═════ Material shown ═════

==> src/rtl/ulpi_reg_arbiter.sv <==
// Round-robin arbiter funnelling two register-write clients into one ULPI write engine.
// Launch is registered (one edge after REQ); ACK pulses one cycle after engine BUSY falls or on timeout.
module ulpi_reg_arbiter #(
  parameter int unsigned TIMEOUT = 1023
) (
  input  logic       clk,
  input  logic       rst,
  input  logic       REQ0,
  input  logic       REQ1,
  input  logic [5:0] ADDR0,
  input  logic [5:0] ADDR1,
  input  logic [7:0] DATA0,
  input  logic [7:0] DATA1,
  output logic       ACK0,
  output logic       ACK1,
  output logic       ERR,
  output logic [1:0] GNT,
  output logic       BUSY,
  input  logic       DIR,
  output logic       WR_START,
  output logic [5:0] WR_ADDR,
  output logic [7:0] WR_DATA,
  input  logic       WR_BUSY,
  output logic       ENG_RST
);

  typedef enum logic [1:0] {IDLE, WAIT_BUSY, WAIT_DONE, DONE} state_t;

  localparam logic [15:0] TMO = 16'(TIMEOUT);

  state_t      state_q;
  logic        last_q;
  logic [15:0] cnt_q;
  logic        ack0_q, ack1_q, err_q, eng_rst_q, wr_start_q;
  logic [1:0]  gnt_q;
  logic [5:0]  wr_addr_q;
  logic [7:0]  wr_data_q;

  logic        launch_d;
  logic        win1_d;
  logic [15:0] cnt_d;
  logic        tmo_d;

  // On a tie the client that did not win last time takes the grant.
  always_comb begin
    launch_d = (REQ0 | REQ1) & ~DIR & ~WR_BUSY;
    win1_d   = REQ1 & (~REQ0 | ~last_q);
    cnt_d    = cnt_q + 16'd1;
    tmo_d    = (cnt_d == TMO);
  end

  always_ff @(posedge clk or posedge rst) begin
    if (rst) begin
      state_q    <= IDLE;
      last_q     <= 1'b1;
      cnt_q      <= '0;
      ack0_q     <= 1'b0;
      ack1_q     <= 1'b0;
      err_q      <= 1'b0;
      eng_rst_q  <= 1'b0;
      wr_start_q <= 1'b0;
      gnt_q      <= '0;
      wr_addr_q  <= '0;
      wr_data_q  <= '0;
    end else begin
      ack0_q     <= 1'b0;
      ack1_q     <= 1'b0;
      err_q      <= 1'b0;
      eng_rst_q  <= 1'b0;
      wr_start_q <= 1'b0;
      case (state_q)
        IDLE: begin
          if (launch_d) begin
            state_q    <= WAIT_BUSY;
            gnt_q      <= {win1_d, ~win1_d};
            last_q     <= win1_d;
            wr_addr_q  <= win1_d ? ADDR1 : ADDR0;
            wr_data_q  <= win1_d ? DATA1 : DATA0;
            wr_start_q <= 1'b1;
            cnt_q      <= '0;
          end
        end
        WAIT_BUSY, WAIT_DONE: begin
          cnt_q <= cnt_d;
          // A timeout coinciding with BUSY falling is still reported as an error.
          if (tmo_d) begin
            state_q   <= DONE;
            ack0_q    <= gnt_q[0];
            ack1_q    <= gnt_q[1];
            err_q     <= 1'b1;
            eng_rst_q <= 1'b1;
          end else if (state_q == WAIT_BUSY) begin
            if (WR_BUSY) state_q <= WAIT_DONE;
          end else if (!WR_BUSY) begin
            state_q <= DONE;
            ack0_q  <= gnt_q[0];
            ack1_q  <= gnt_q[1];
          end
        end
        default: begin
          state_q <= IDLE;
          gnt_q   <= '0;
        end
      endcase
    end
  end

  assign ACK0     = ack0_q;
  assign ACK1     = ack1_q;
  assign ERR      = err_q;
  assign ENG_RST  = eng_rst_q;
  assign GNT      = gnt_q;
  assign BUSY     = (state_q != IDLE);
  assign WR_START = wr_start_q;
  assign WR_ADDR  = wr_addr_q;
  assign WR_DATA  = wr_data_q;

endmodule

==> config.mk <==
export PLATFORM = sky130hd
export DESIGN_NAME = ulpi_reg_arbiter
export DESIGN_NICKNAME = d
export VERILOG_FILES = /design/src/rtl/ulpi_reg_arbiter.sv
export SDC_FILE = /design/constraint.sdc
export NUM_CORES = 1
export LEC_CHECK = 0
export CAP_MARGIN = 5
export CORE_MARGIN = 3
export CORE_UTILIZATION = 35
export DETAILED_ROUTE_END_ITERATION = 8
export PLACE_DENSITY_LB_ADDON = 0.12
export REMOVE_ABC_BUFFERS = 1
export SLEW_MARGIN = 10
export SYNTH_ARGS = -nofsm -noshare
export SYNTH_HDL_FRONTEND = slang
export SYNTH_SLANG_ARGS = --single-unit
==> constraint.sdc <==
create_clock -name clk -period 7.34 [get_ports clk]
set_clock_uncertainty 0.15 [all_clocks]
set_input_delay 1.468 -clock clk [delete_from_list [all_inputs] [get_ports clk]]
set_output_delay 1.468 -clock clk [all_outputs]
set_load 0.05 [all_outputs]
==> results of run 1 <==
==> cells by family (layout without fill, tap and decap cells) <==
kind of cell,count (synthesis),in the layout,synth area share (%)
simple gates,80,80,19.4
mux,18,18,8.74
buf+inv,20,74,3.90
compound gates,53,53,14.6
xor+xnor,8,8,3.26
fa+ha+maj,8,8,4.66
flops,39,39,45.5
==> routing by layer <==
metal,vias to the layer above,global-route usage [%],share of wire (%)
met4,0,4.75,1.5
met1,832,18.5,47
li1,894,-,-
met5,-,0,0
met2,36,22.7,46
met3,7,4.12,5.5
==> worst max-delay path, stage by stage <==
cell and delay, ns:
clkdlybuf4s50_1 0.44, nor2_1 0.14, or3_1 0.15, or2_1 0.62, inv_1 0.20, a21oi_2 0.58, o21ai_0 0.19, o31ai_1 0.10
==> stage by stage <==
step / worst slack, ns / power (µW)
6_report: 3.47 / 1040
3_5_place_dp: 2.76 / 900
2_1_floorplan: 3.54 / 707
5_1_grt: 3.08 / 1120
4_1_cts: 3.05 / 1050
3_3_place_gp: 2.83 / 893
==> sequential cells by signal, indices dropped and copies added, names as in the netlist <==
register and cells:
cnt_q 16, WR_DATA 8, WR_ADDR 6, GNT 2, state_q 2, ACK0 1
ACK1 1, ENG_RST 1, WR_START 1, last_q 1
==> layout make-up <==
type                            count  area share [%]
Sequential cell                    39            34.3
Tap cell                           72            3.16
Multi-Input combinational cell    167            38.5
Clock inverter                      2           0.440
Inverter                            9            1.19
Clock buffer                        6            2.55
Timing Repair Buffer               57            19.9
==> Yosys cell counts, types with 2 or more instances <==
cell type / n
a21oi_1: 5
and2_1: 3
and3_1: 3
buf_4: 2
clkbuf_1: 7
dfrtp_1: 38
ha_1: 8
inv_1: 9
mux2i_1: 15
nand2_1: 32
nand2b_1: 3
nand3_1: 2
nand4_1: 4
nand4b_1: 2
nor2_1: 15
nor3_1: 2
o21ai_0: 35
o31ai_1: 6
or3_1: 3
xnor2_1: 5
xor2_1: 3
==> final timing paths <==
path                                  from          to  cells past startpoint
worst max-delay path                  REQ0    cnt_q[3]                      8
worst min-delay path            WR_ADDR[1]  WR_ADDR[1]                      2
max in group asynchronous              rst      last_q                      3
min in group asynchronous              rst    cnt_q[9]                      3
worst min register to register  WR_ADDR[1]  WR_ADDR[1]                      2
worst max register to register  state_q[0]    cnt_q[3]                      8
==> cell usage in the layout, fill, tap and decap left out, types with 2 or more instances in the layout <==
| master | count |
|---|---|
| nand3_1 | 2 |
| xnor2_1 | 5 |
| buf_4 | 2 |
| clkbuf_8 | 5 |
| nor2_1 | 15 |
| o21ai_0 | 35 |
| clkdlybuf4s50_1 | 55 |
| mux2i_1 | 15 |
| inv_1 | 9 |
| nand4_1 | 4 |
| dfrtp_1 | 38 |
| a21oi_1 | 4 |
| o31ai_1 | 6 |
| xor2_1 | 3 |
| nand4b_1 | 2 |
| and2_1 | 3 |
| nand2b_1 | 3 |
| ha_1 | 8 |
| nand2_1 | 32 |
| and3_1 | 3 |
| or3_1 | 3 |
| nor3_1 | 2 |
==> power by group through the flow <==
stage                     Sequential [µW]  Combinational [µW]  Clock [µW]
after global routing                  338                 623         158
after global placement                333                 561           0
final                                 328                 564         143
after detailed placement              332                 568           0
after CTS                             329                 570         149
after floorplan                       474                 233           0
==> results.json, run 1 <==
{
  "outcome": "complete, no violations",
  "hold_buffers": 0,
  "drt.antenna.violating_nets": 0,
  "p_leak_uw": 0.00121,
  "arrival_ns": 3.90,
  "grt_pass1_vias": 1720,
  "p_seq_share_pct": 31.7,
  "place_congestion": 0.714,
  "critPathRequiredTime_ns": 7.38,
  "place_area_um2": 2760,
  "cts_tree": "built",
  "period_share_pct": 52.7,
  "hold_viol": 0,
  "dr_total_vias": 1769,
  "power.share.switching_pct": 47.7,
  "diodes": 0,
  "synth_top_area_share_pct": 44.3,
  "wl_per_cell_um": 13.6,
  "ios": 56,
  "crit_type": "in2reg",
  "layout-drive-gt1-share_pct": 7.14,
  "antenna_found_initial": 0,
  "yosysWarnings": 0,
  "routed_wl_mm": 4.78,
  "netlist_instances": 226,
  "dieArea_um2": 7110,
  "cts_inserted_buffers": 5,
  "core_region_area_um2": 5710,
  "fmaxAchievable_ghz": 0.259,
  "grt_use_total_pct": 14.2,
  "fp.dieH_um": 84.3,
  "combPwrFrac_pct": 54.5,
  "fin_area_um2": 2850,
  "globalRouteOverflowTotal": 0,
  "clk_latency_ns": 0.30,
  "area.sequential_um2": 977,
  "fin_hold_ws_ns": 0.332,
  "fin_cells": 352,
  "nets": 321,
  "syn_area_per_cell_um2": 9.51,
  "synth_area_leaders": "dfrtp_1 (44%), o21ai_0 (8.2%), mux2i_1 (7.0%)",
  "viasPerCell": 5.03,
  "cts_resized": 0,
  "ir_drop_mv": 0.165,
  "netlist_area_um2": 2150,
  "start_util_pct": 37.6,
  "ys_types": 45,
  "slew_viol_final": 0,
  "die_w_um": 84.3,
  "htree_levels": 2,
  "end_kind": "register",
  "rsz0062_at_grt": "false",
  "route.detailed.drc": 0,
  "multi_input_area_um2": 1090,
  "worstMarginPinSlew_ns": 1.10,
  "max_cap_viol_count": 0,
  "synth_area_leader_cell": "dfrtp_1",
  "finalCriticalPeriod_ns": 3.87,
  "ys_async_sr_fraction_pct": 100,
  "ys_seq_area_share_pct": 45.5,
  "post_cts.repair.setup_buffers": 0,
  "synth_flop_cell": "dfrtp_1",
  "area_delta_synth_final_pct": 32.5,
  "relSlewSlack_pct": 26.1,
  "dr.pass1.iters": 4,
  "setup_violations": 0,
  "setup_tns_ns": 0,
  "synth-edff-count": 0,
  "path_max_fanout": 29,
  "post-place-cells": 344,
  "power_frac_clock_pct": 13.9,
  "grt_pass1_wl_mm": 8.27,
  "hp-class": "reg2reg",
  "synth_seq_cells": 39,
  "cts.sinks": 39,
  "cts-root-buf": "clkbuf_8",
  "cts.clk_slew.worst_paths_ns": 0.07,
  "rrSetupSlack_ns": 4.42,
  "grt_max_degree": 40,
  "dpl.hpwl_mm": 3.40,
  "power.density_nw_per_um2": 364,
  "final_core_util_pct": 49.9,
  "fillers": 542,
  "clock_path_buffers": 2,
  "numPortBuffers": 55,
  "switchingPower_uw": 494,
  "drt_iter0_drc": 77,
  "internal_power_uw": 541,
  "critPathLaunchType": "primary input",
  "rows": 27
}
Power figures use the tool's default switching activity.
==> inputs of run 2 (changes only) <==
==> constraint.sdc (replaced) <==
create_clock -name clk -period 3.95 [get_ports clk]
set_clock_uncertainty 0.15 [all_clocks]
set_input_delay 0.79 -clock clk [delete_from_list [all_inputs] [get_ports clk]]
set_output_delay 0.79 -clock clk [all_outputs]
set_load 0.05 [all_outputs]
==> run 2 against run 1 <==
Core utilization rose by 0.57 points. Combinational power increased by 84%. Worst setup slack got worse by 2.5 ns. Critical path depth stayed put. Hold slack got worse by 0.0018 ns. Non-clock buffer count rose by 2. Clock power increased by 130%. First-iteration DRC count shrank 17%. Power increased by 91%. Critical endpoint is now cnt_q[12]. Count of clock-buffer cells in the layout grew 1.
==> results.json, run 2 (synthesized netlist as in run 1, its figures left out) <==
{
  "rr_endpoint": "cnt_q[12]",
  "layout-drive-gt1-share_pct": 7.09,
  "drt_iter0_drc": 64,
  "path_max_fanout": 16,
  "fin_area_um2": 2880,
  "rr_worst_depth": 8,
  "start_util_pct": 37.6,
  "rsz0062_at_grt": "false",
  "top_register": "cnt_q",
  "ir_drop_mv": 0.325,
  "viasPerCell": 4.97,
  "cts.clk_slew.worst_paths_ns": 0.07,
  "critical_path.top_delay_family": "compound AO/OA/AOI/OAI gates",
  "reg2reg_from": "state_q[0]",
  "area_delta_synth_final_pct": 34.0,
  "place_congestion": 0.742,
  "p_leak_uw": 0.00123,
  "arrival_ns": 2.99,
  "dr.pass1.iters": 4,
  "htree_levels": 2,
  "diodes": 0,
  "end_kind": "register",
  "nets": 323,
  "min_from": "WR_DATA[5]",
  "clk_latency_ns": 0.29,
  "fmaxAchievable_ghz": 0.337,
  "path_buf_inv": 2,
  "p_seq_share_pct": 30.8,
  "fp.dieH_um": 84.3,
  "switchingPower_uw": 909,
  "grt_pass1_wl_mm": 8.09,
  "antenna_found_initial": 0,
  "crit_type": "in2reg",
  "period_share_pct": 75.1,
  "setup_tns_ns": 0,
  "place_area_um2": 2770,
  "drt.antenna.violating_nets": 0,
  "cts_inserted_buffers": 5,
  "wl_per_cell_um": 13.4,
  "routed_wl_mm": 4.76,
  "power.density_nw_per_um2": 688,
  "globalRouteOverflowTotal": 0,
  "mostFrequentLayoutCell": "clkdlybuf4s50_1",
  "max_cap_viol_count": 0,
  "internal_power_uw": 1070,
  "outcome": "complete, no violations",
  "core_region_area_um2": 5710,
  "grt_use_total_pct": 13.8,
  "critPathLaunchType": "primary input",
  "relSlewSlack_pct": 19.1,
  "route.detailed.drc": 0,
  "worst_path_max_delay_cell": "a21oi_1",
  "slew_viol_final": 0,
  "hold_buffers": 0,
  "cts_resized": 0,
  "dpl.hpwl_mm": 3.45,
  "worstMarginPinSlew_ns": 1.21,
  "dr_total_vias": 1761,
  "mostFrequentLayoutCells": "clkdlybuf4s50_1 (55), dfrtp_1 (38), o21ai_0 (35)",
  "setup_violations": 0,
  "hp-class": "reg2reg",
  "post_cts.repair.setup_buffers": 0,
  "min_to": "WR_DATA[5]",
  "cts_tree": "built",
  "cts.sinks": 39,
  "path_cells": "clkdlybuf4s50_1 > nor2_1 > or3_1 > or2_1 > inv_1 > a21oi_1 > o21ai_0 > o31ai_1",
  "power_frac_clock_pct": 16.5,
  "numPortBuffers": 55,
  "min_path_cells": 2,
  "dieArea_um2": 7110,
  "rrSetupSlack_ns": 1.29,
  "cts-root-buf": "clkbuf_8",
  "critical-path-max-stage-delay_ns": 0.92,
  "critPathRequiredTime_ns": 3.98,
  "rows": 27,
  "grt_max_degree": 40,
  "clock_path_buffers": 2,
  "ios": 56,
  "power.share.switching_pct": 45.9,
  "combPwrFrac_pct": 52.8,
  "die_w_um": 84.3,
  "finalCriticalPeriod_ns": 2.97,
  "largest_reg_flops": 16,
  "grt_pass1_vias": 1747,
  "hold_viol": 0
}
-- run 2: changes by cell type in the layout (fill, tap and decap cells not counted) --
cell	delta
a21oi_1	+1
clkinvlp_4	-1
clkinv_2	-1
buf_4	+2
clkbuf_1	+1
a21oi_2	-1
bufinv_16	+1
-- run 2: worst max-delay path by stage --
stage                    start         end  slack [ns]  cells past startpoint
floorplan                 REQ1  WR_ADDR[0]        0.83                      3
global placement          REQ0    cnt_q[8]        0.80                      8
detailed placement        REQ0   cnt_q[12]        0.70                      8
CTS                 state_q[0]        BUSY        0.96                      4
global route              REQ0    cnt_q[8]        0.80                      8
finish                    REQ0   cnt_q[12]        0.98                      8
-- run 2: power groups by stage --
stage	Combinational, µW	Sequential, µW	Clock [µW]
finish	1040	609	326
global route	1150	627	353
CTS	1060	611	336
floorplan	433	880	0
global placement	1050	615	0
detailed placement	1060	617	0
-- run 2: tightest hold or removal path, stage by stage (launching register included) --
cell and delay (ns):
dfrtp_1 0.35, nand2_1 0.04, o21ai_0 0.06
-- run 2: stage by stage --
stage / power (µW) / std cells / utilization [%] / setup slack (ns) / hold slack (ns)
final: 1980 / 354 / 50.4 / 0.982 / 0.330
after global routing: 2120 / 354 / 50.4 / 0.804 / 0.358
after CTS: 2000 / 354 / 50.4 / 0.959 / 0.339
after detailed placement: 1670 / 346 / 48.6 / 0.697 / 0.320
after global placement: 1660 / 346 / 48.6 / 0.801 / 0.312
after floorplan: 1310 / 215 / - / 0.828 / 0.312
-- run 2: layout make-up --
| cell class | instances | area (µm²) |
|---|---|---|
| flip-flops and latches | 39 | 977 |
| fillers | 549 | 2830 |
| well taps | 72 | 90.1 |
| clock buffers | 7 | 76.3 |
| multi-input cells | 167 | 1090 |
| repair buffers | 59 | 581 |
| clock inverters | 1 | 30.0 |
| inverters | 9 | 33.8 |
-- run 2: metal layers --
layer	vias up	part of all wire, %	track usage (%)
met5	-	0	0
met4	0	1.1	3.45
met3	5	4.5	4.02
met2	30	49	23.5
met1	828	45	17.4
li1	898	-	-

═════

Problem to work on:
From the first line of the listing above to the line that contains "always_comb begin", inclusive, restate every line word for word. Nothing else belongs in the answer.

Solution for this problem:
==> src/rtl/ulpi_reg_arbiter.sv <==
// Round-robin arbiter funnelling two register-write clients into one ULPI write engine.
// Launch is registered (one edge after REQ); ACK pulses one cycle after engine BUSY falls or on timeout.
module ulpi_reg_arbiter #(
  parameter int unsigned TIMEOUT = 1023
) (
  input  logic       clk,
  input  logic       rst,
  input  logic       REQ0,
  input  logic       REQ1,
  input  logic [5:0] ADDR0,
  input  logic [5:0] ADDR1,
  input  logic [7:0] DATA0,
  input  logic [7:0] DATA1,
  output logic       ACK0,
  output logic       ACK1,
  output logic       ERR,
  output logic [1:0] GNT,
  output logic       BUSY,
  input  logic       DIR,
  output logic       WR_START,
  output logic [5:0] WR_ADDR,
  output logic [7:0] WR_DATA,
  input  logic       WR_BUSY,
  output logic       ENG_RST
);

  typedef enum logic [1:0] {IDLE, WAIT_BUSY, WAIT_DONE, DONE} state_t;

  localparam logic [15:0] TMO = 16'(TIMEOUT);

  state_t      state_q;
  logic        last_q;
  logic [15:0] cnt_q;
  logic        ack0_q, ack1_q, err_q, eng_rst_q, wr_start_q;
  logic [1:0]  gnt_q;
  logic [5:0]  wr_addr_q;
  logic [7:0]  wr_data_q;

  logic        launch_d;
  logic        win1_d;
  logic [15:0] cnt_d;
  logic        tmo_d;

  // On a tie the client that did not win last time takes the grant.
  always_comb begin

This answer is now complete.